▶ What you have to do
Report the lines of the data below that contain the string "vector".
━━━━━ Input data
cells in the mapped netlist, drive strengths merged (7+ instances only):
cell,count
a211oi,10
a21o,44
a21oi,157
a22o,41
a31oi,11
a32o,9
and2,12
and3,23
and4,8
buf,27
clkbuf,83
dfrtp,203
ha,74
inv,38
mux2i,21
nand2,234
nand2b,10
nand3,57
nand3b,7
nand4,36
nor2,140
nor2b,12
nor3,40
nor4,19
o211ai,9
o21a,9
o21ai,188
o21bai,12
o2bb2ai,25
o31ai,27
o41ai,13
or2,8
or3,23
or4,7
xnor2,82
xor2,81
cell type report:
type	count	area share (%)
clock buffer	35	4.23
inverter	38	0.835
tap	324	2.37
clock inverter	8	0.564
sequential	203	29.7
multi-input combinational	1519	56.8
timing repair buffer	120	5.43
--- src/rtl/p88_stream_loader.sv ---
// rtl/p88_stream_loader.sv - P88 (C8 section / CA start vector) stream loader; optional checksum record via P88_CHECKSUM_EN
module p88_stream_loader #(
  parameter int ADDR_W    = 20,
  parameter int LEN_W     = 16,
  parameter int VEC_AW    = 3,
  parameter int WR_CYCLES = 1
) (
  input  logic              clk_sys,
  input  logic              reset,
  input  logic              ioctl_download,
  input  logic              ioctl_wr,
  input  logic [7:0]        ioctl_dout,
  output logic              ioctl_wait,
  output logic              hold_reset,
  output logic [ADDR_W-1:0] mem_addr,
  output logic [7:0]        mem_din,
  output logic              mem_wr,
  output logic [VEC_AW-1:0] vec_addr,
  output logic [7:0]        vec_din,
  output logic              vec_wr,
  output logic              load_err,
  output logic [23:0]       bytes_loaded
);

  typedef enum logic [4:0] {
    S_IDLE, S_CMD, S_SEG_L, S_SEG_H, S_OFF_L, S_OFF_H, S_SKIP0, S_SKIP1,
    S_LEN_L, S_LEN_H, S_DATA, S_VSEG_L, S_VSEG_H, S_VOFF_L, S_VOFF_H,
    S_VEC, S_CSUM, S_ERR
  } state_t;

  localparam logic [3:0] WR_N = 4'(WR_CYCLES);

  state_t            r_state;
  logic              r_dl_q;
  logic              r_wait, r_hold, r_mem_wr, r_vec_wr, r_err;
  logic [ADDR_W-1:0] r_addr;
  logic [7:0]        r_mem_din, r_vec_din;
  logic [VEC_AW-1:0] r_vec_addr;
  logic [23:0]       r_bytes;
  logic [LEN_W-1:0]  r_len;
  logic [15:0]       r_seg;
  logic [7:0]        r_off_lo, r_off_hi, r_len_lo;
  logic [3:0]        r_wcnt;
  logic [2:0]        r_vidx;

  logic              w_acc, w_rise, w_fall;
  logic [15:0]       w_off, w_hdr_len;
  logic [20:0]       w_phys;
  logic [LEN_W-1:0]  w_len_new;
  logic [7:0]        w_vec_next;

  assign w_acc     = ioctl_wr && !r_wait && (r_state != S_IDLE);
  assign w_rise    = ioctl_download && !r_dl_q;
  assign w_fall    = !ioctl_download && r_dl_q;
  assign w_off     = {ioctl_dout, r_off_lo};
  assign w_phys    = {1'b0, r_seg, 4'b0000} + {5'b00000, w_off};
  assign w_hdr_len = {ioctl_dout, r_len_lo};
  assign w_len_new = LEN_W'(w_hdr_len);

  assign ioctl_wait   = r_wait;
  assign hold_reset   = r_hold;
  assign mem_addr     = r_addr;
  assign mem_din      = r_mem_din;
  assign mem_wr       = r_mem_wr;
  assign vec_addr     = r_vec_addr;
  assign vec_din      = r_vec_din;
  assign vec_wr       = r_vec_wr;
  assign load_err     = r_err;
  assign bytes_loaded = r_bytes;

  // Byte for the vector write following the one at index r_vidx (FAR JMP operand order)
  always_comb begin
    w_vec_next = r_seg[15:8];
    case (r_vidx)
      3'd0:    w_vec_next = r_off_lo;
      3'd1:    w_vec_next = r_off_hi;
      3'd2:    w_vec_next = r_seg[7:0];
      default: w_vec_next = r_seg[15:8];
    endcase
  end

`ifdef P88_CHECKSUM_EN
  logic [7:0] r_sum;

  // Running sum of every accepted byte since the download started
  always_ff @(posedge clk_sys or posedge reset) begin
    if (reset)       r_sum <= '0;
    else if (w_rise) r_sum <= '0;
    else if (w_acc)  r_sum <= r_sum + ioctl_dout;
  end
`endif

  // Record parser, write strobe sequencing and download edge handling
  always_ff @(posedge clk_sys or posedge reset) begin
    if (reset) begin
      r_state    <= S_IDLE;
      r_dl_q     <= 1'b0;
      r_wait     <= 1'b0;
      r_hold     <= 1'b0;
      r_mem_wr   <= 1'b0;
      r_vec_wr   <= 1'b0;
      r_err      <= 1'b0;
      r_addr     <= '0;
      r_mem_din  <= '0;
      r_vec_din  <= '0;
      r_vec_addr <= '0;
      r_bytes    <= '0;
      r_len      <= '0;
      r_seg      <= '0;
      r_off_lo   <= '0;
      r_off_hi   <= '0;
      r_len_lo   <= '0;
      r_wcnt     <= '0;
      r_vidx     <= '0;
    end else begin
      r_dl_q <= ioctl_download;
      if (w_fall) begin
        // Download ended: release the system and abort any write in flight
        r_hold   <= 1'b0;
        r_wait   <= 1'b0;
        r_mem_wr <= 1'b0;
        r_vec_wr <= 1'b0;
        r_state  <= S_IDLE;
      end else if (w_rise) begin
        r_hold  <= 1'b1;
        r_err   <= 1'b0;
        r_bytes <= '0;
        r_state <= S_CMD;
      end else begin
        case (r_state)
          S_CMD: if (w_acc) begin
            case (ioctl_dout)
              8'hC8: r_state <= S_SEG_L;
              8'hCA: r_state <= S_VSEG_L;
`ifdef P88_CHECKSUM_EN
              8'hCF: r_state <= S_CSUM;
`endif
              default: begin
                r_err   <= 1'b1;
                r_state <= S_ERR;
              end
            endcase
          end
          S_SEG_L: if (w_acc) begin r_seg[7:0]  <= ioctl_dout; r_state <= S_SEG_H; end
          S_SEG_H: if (w_acc) begin r_seg[15:8] <= ioctl_dout; r_state <= S_OFF_L; end
          S_OFF_L: if (w_acc) begin r_off_lo    <= ioctl_dout; r_state <= S_OFF_H; end
          S_OFF_H: if (w_acc) begin r_addr <= ADDR_W'(w_phys); r_state <= S_SKIP0; end
          S_SKIP0: if (w_acc) r_state <= S_SKIP1;
          S_SKIP1: if (w_acc) r_state <= S_LEN_L;
          S_LEN_L: if (w_acc) begin r_len_lo <= ioctl_dout; r_state <= S_LEN_H; end
          S_LEN_H: if (w_acc) begin
            r_len   <= w_len_new;
            r_state <= (w_len_new == '0) ? S_CMD : S_DATA;
          end
          S_DATA: begin
            if (r_mem_wr) begin
              // Last strobe cycle: advance pointers so the gap cycle sees the new address
              if (r_wcnt == 4'd1) begin
                r_mem_wr <= 1'b0;
                r_addr   <= r_addr + ADDR_W'(1);
                r_len    <= r_len - LEN_W'(1);
                if (r_bytes != 24'hFFFFFF) r_bytes <= r_bytes + 24'd1;
              end else begin
                r_wcnt <= r_wcnt - 4'd1;
              end
            end else if (r_wait) begin
              r_wait <= 1'b0;
              if (r_len == '0) r_state <= S_CMD;
            end else if (w_acc) begin
              r_mem_din <= ioctl_dout;
              r_mem_wr  <= 1'b1;
              r_wait    <= 1'b1;
              r_wcnt    <= WR_N;
            end
          end
          S_VSEG_L: if (w_acc) begin r_seg[7:0]  <= ioctl_dout; r_state <= S_VSEG_H; end
          S_VSEG_H: if (w_acc) begin r_seg[15:8] <= ioctl_dout; r_state <= S_VOFF_L; end
          S_VOFF_L: if (w_acc) begin r_off_lo    <= ioctl_dout; r_state <= S_VOFF_H; end
          S_VOFF_H: if (w_acc) begin
            // First vector byte is the FAR JMP opcode
            r_off_hi   <= ioctl_dout;
            r_vec_din  <= 8'hEA;
            r_vec_addr <= '0;
            r_vidx     <= 3'd0;
            r_vec_wr   <= 1'b1;
            r_wcnt     <= WR_N;
            r_wait     <= 1'b1;
            r_state    <= S_VEC;
          end
          S_VEC: begin
            if (r_vec_wr) begin
              if (r_wcnt == 4'd1) begin
                r_vec_wr   <= 1'b0;
                r_vec_addr <= r_vec_addr + VEC_AW'(1);
                if (r_vidx == 3'd4) begin
                  r_wait  <= 1'b0;
                  r_state <= S_CMD;
                end
              end else begin
                r_wcnt <= r_wcnt - 4'd1;
              end
            end else begin
              r_vidx    <= r_vidx + 3'd1;
              r_vec_din <= w_vec_next;
              r_vec_wr  <= 1'b1;
              r_wcnt    <= WR_N;
            end
          end
`ifdef P88_CHECKSUM_EN
          S_CSUM: if (w_acc) begin
            // r_sum already includes the 0xCF command byte; back it out
            if (ioctl_dout == (r_sum - 8'hCF)) begin
              r_state <= S_CMD;
            end else begin
              r_err   <= 1'b1;
              r_state <= S_ERR;
            end
          end
`endif
          default: ;
        endcase
      end
    end
  end

endmodule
━━━━━━━━━━
▶ The completed task
// rtl/p88_stream_loader.sv - P88 (C8 section / CA start vector) stream loader; optional checksum record via P88_CHECKSUM_EN
  // Byte for the vector write following the one at index r_vidx (FAR JMP operand order)
            // First vector byte is the FAR JMP opcode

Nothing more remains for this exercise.